- Church: Episcopal Church
- Diocese: South Dakota
- Elected: 1994
- In office: 1994–2009
- Predecessor: Craig Anderson
- Successor: John Tarrant

Orders
- Ordination: May 6, 1990 by Craig Anderson
- Consecration: June 19, 1994 by Edmond L. Browning

Personal details
- Born: March 6, 1944 Kansas City, Missouri, United States
- Died: October 24, 2014 (aged 70) Sioux Falls, South Dakota, United States
- Denomination: Anglican
- Parents: Sylvester Robertson, Lena Ortley
- Spouse: Ann Stanage ​(m. 1967)​
- Children: 5

= Creighton Robertson =

American lawyer

Creighton Leland Robertson (March 6, 1944 - October 24, 2014) was ninth bishop of the Episcopal Diocese of South Dakota from 1994 to 2009.

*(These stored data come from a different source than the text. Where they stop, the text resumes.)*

What follows belongs to an exercise in optimizing a design on an open flow for small area, a short achievable clock period and few clock cycles; a production flow would make more cautious choices.
In this exercise RTL edits were held to simulation tests only and were not proved equivalent to the original.
Power is estimated from default activity; no workload was simulated.

// db_req_top
module db_req_top #(
    parameter int TIMEOUT_CYCLES = 1024,
    parameter int FIFO_DEPTH     = 32
) (
    input  logic                    log_clk,
    input  logic                    log_rst,
    input  logic [15:0]             src_id_i,
    input  logic [15:0]             des_id_i,
    input  logic [15:0]             target_id_i,
    input  logic                    self_check_i,
    input  logic                    nwr_req_i,
    input  logic                    link_initialized_i,
    output logic                    rapidio_ready_o,
    output logic                    nwr_ready_o,
    output logic                    nwr_busy_o,
    output logic                    nwr_ack_done_o,
    output logic                    error_o,
    output srio_req_pkg::err_type_e error_type_o,
    input  logic                    user_tvalid_i,
    output logic                    user_tready_o,
    input  logic [63:0]             user_tdata_i,
    input  logic [7:0]              user_tkeep_i,
    input  logic                    user_tlast_i,
    output logic                    ireq_tvalid_o,
    input  logic                    ireq_tready_i,
    output logic [63:0]             ireq_tdata_o,
    output logic [7:0]              ireq_tkeep_o,
    output logic                    ireq_tlast_o,
    output logic [31:0]             ireq_tuser_o,
    input  logic                    iresp_tvalid_i,
    input  logic [63:0]             iresp_tdata_i,
    input  logic [31:0]             iresp_tuser_i
);
    logic [72:0] h;
    logic        h_valid;
    logic        h_valid_next;
    logic        h_consume;
    logic        rsp_sc;
    logic        rsp_ready;
    logic        rsp_confirm;
    logic        target_sel;
    logic        target_sel_next;
    logic        tmo_sc, tmo_int;
    logic [2:0]  db;
    logic        db_sc, db_int, db_bit0, hdr_sel;
    req_ctrl_fsm #(
        .TIMEOUT_CYCLES(TIMEOUT_CYCLES)
    ) u_ctrl (
        .log_clk           (log_clk),
        .log_rst           (log_rst),
        .self_check_i      (self_check_i),
        .nwr_req_i         (nwr_req_i),
        .link_initialized_i(link_initialized_i),
        .ireq_tready_i     (ireq_tready_i),
        .h_last_i          (h[72]),
  ...
Size in the first run: ~7600 cells after synthesis, about 2400 flip-flops, roughly 91000 µm² of cells after synthesis.
clock: 5.0 ns
lec_check: 0
cap_margin: 20
core_margin: 2
core_utilization: 40
cts_cluster_diameter: 100
cts_cluster_size: 24
place_density: 0.7
setup_slack_margin: 2.0
slew_margin: 20
synth_hierarchical: 1
standard.sh (not shown) runs the stock make flow with config.mk's settings and CLKGATE_MAP_FILE= SYNTH_SCRIPT=/design/flow/synth_recipe.tcl, a recipe that flattens the netlist after the stock synthesis.
==> flow/flow/run.sh <==
#!/bin/bash
# The standard layout (standard.sh), with plain buffers instead of delay
# cells on the ports. Make's output goes to flow_make.log; the ORFS steps keep
# their own logs under orfs/logs.
set -euo pipefail
bash standard.sh "BUFFER_PORTS_ARGS=-buffer_cell sky130_fd_sc_hd__buf_2" finish > flow_make.log 2>&1
Testbench counts at the start, summed over its fixed seeds: cycles 25,119.
Change:
- PLACE_DENSITY: 0.7 -> unset
What happened: Area after synthesis stays the same; core utilization grows by 0.31 points; die area is unchanged; hold slack improved by 0.0068 ns; power barely changes; sequential share of layout area goes down by 0.38 points; register-to-register slack is better by 0.05 ns; cell count grows by about 0.75%; non-clock buffer count is higher by 65; fmax is about the same; setup slack improved by 0.0051 ns.

---

db_req_top, a different RTL version from the one above (not shown whole).
Size in the first run: ~340 I/O pins, ~88,000 sq um of cells after synthesis.
// db_req_top
module db_req_top #(
    parameter int TIMEOUT_CYCLES = 1024,
    parameter int FIFO_DEPTH     = 32
) (
    input  logic                    log_clk,
    input  logic                    log_rst,
    input  logic [15:0]             src_id_i,
    input  logic [15:0]             des_id_i,
    input  logic [15:0]             target_id_i,
    input  logic                    self_check_i,
    input  logic                    nwr_req_i,
    input  logic                    link_initialized_i,
    output logic                    rapidio_ready_o,
    output logic                    nwr_ready_o,
    output logic                    nwr_busy_o,
    output logic                    nwr_ack_done_o,
    output logic                    error_o,
    output srio_req_pkg::err_type_e error_type_o,
    input  logic                    user_tvalid_i,
    output logic                    user_tready_o,
    input  logic [63:0]             user_tdata_i,
    input  logic [7:0]              user_tkeep_i,
    input  logic                    user_tlast_i,
    output logic                    ireq_tvalid_o,
    input  logic                    ireq_tready_i,
    output logic [63:0]             ireq_tdata_o,
    output logic [7:0]              ireq_tkeep_o,
    output logic                    ireq_tlast_o,
    output logic [31:0]             ireq_tuser_o,
    input  logic                    iresp_tvalid_i,
    input  logic [63:0]             iresp_tdata_i,
    input  logic [31:0]             iresp_tuser_i
);
export LEC_CHECK = 0
export CAP_MARGIN = 20
export CORE_MARGIN = 2
export CORE_UTILIZATION = 55
export CTS_CLUSTER_DIAMETER = 100
export CTS_CLUSTER_SIZE = 24
export SETUP_SLACK_MARGIN = 2.0
export SLEW_MARGIN = 20
export SYNTH_HIERARCHICAL = 1
create_clock -name core_clock -period 5.0 [get_ports {log_clk}]
Scripts as last shown in full above: flow/flow/run.sh
The starting point produced a clean layout.
Testbench counts at the start, summed over its fixed seeds: cycles 25,119.
Change:
Settings changed: CORE_UTILIZATION 55 to 40, SETUP_SLACK_MARGIN 2.0 to 2.4.
Combinational power came out higher by about 3%.
Sequential share of layout area came out lower by 1.7 points.
Register-to-register slack improves by 0.30 ns.
Global-route usage came out lower by 8.6 points.
Clock skew came out higher by 0.011 ns.
Total power came out higher by 0.31%.
Worst setup slack improves by 0.028 ns.
Via count came out higher by 1.6%.
Clock-buffer cell count came out lower by 9.
Design area came out higher by 2.3%.

## what the ideal ports hide
The flow's constraints put no driver on any port. The routed layouts listed below were extracted and timed again, unchanged, in two steps.
Step 1 assumes that a clkbuf_16 drives the clock port and a buf_2 every other input.
Step 2 adds t to the input delays and takes it off the output delays; t is the mean of the earliest and latest rising clock arrival at the registers after step 1. Input paths then give back, and output paths get back, about the clock's delay inside the block.
a / b / c = no drivers / after step 1 / after step 2; a / b = the first two.
run	t (ns)	setup WS [ns]	worst hold slack (ns)	slew at the worst register clock pin (ns)
the first run of note 1	0.928	1.875 / 1.802 / 1.517	0.064 / -0.004 / 0.477	0.10 / 0.10
the second run of note 1	0.936	1.880 / 1.784 / 1.442	0.071 / 0.001 / 0.473	0.11 / 0.11
the first run of note 2	0.857	1.841 / 1.793 / 1.426	0.161 / 0.089 / 0.480	0.10 / 0.10
the second run of note 2	0.892	1.869 / 1.790 / 1.575	0.080 / 0.016 / 0.506	0.11 / 0.11
After both steps setup and hold are still met in every run listed. For the second run of note 1, which loses most, drivers alone change the setup slack by -0.096 ns; drivers and shift together by -0.438 ns.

==Early life and education==
Robertson was born in Kansas City, Missouri and was a citizen of the Sisseton Wahpeton Oyate. Then Robertson and his family moved to the Lake Traverse Indian Reservation and eventually to Wahpeton, North Dakota where Robertson graduated from high school. He graduated from the North Dakota State College of Science with an associate degree in printing in 1964, followed by a bachelor's degree in History from Black Hills State University in 1971. He went to the University of South Dakota School of Law and graduated in 1976.

==Career==
Robertson practiced law in Webster, South Dakota. He was the attorney for the Sisseton Wapheton Oyate and a tribal judge. He worked for the South Dakota Department of Labor and served on the South Dakota Human Rights Commission. In 1986, Robertson studied for the Episcopalian ministry at the University of the South and graduated with an M.Div. in 1989.

Robertson was ordained to the diaconate on June 22, 1989, and to the priesthood on May 6, 1990. He was consecrated as a bishop on June 19, 1994, by Edmond L. Browning, Harold S. Jones, and Craig Anderson.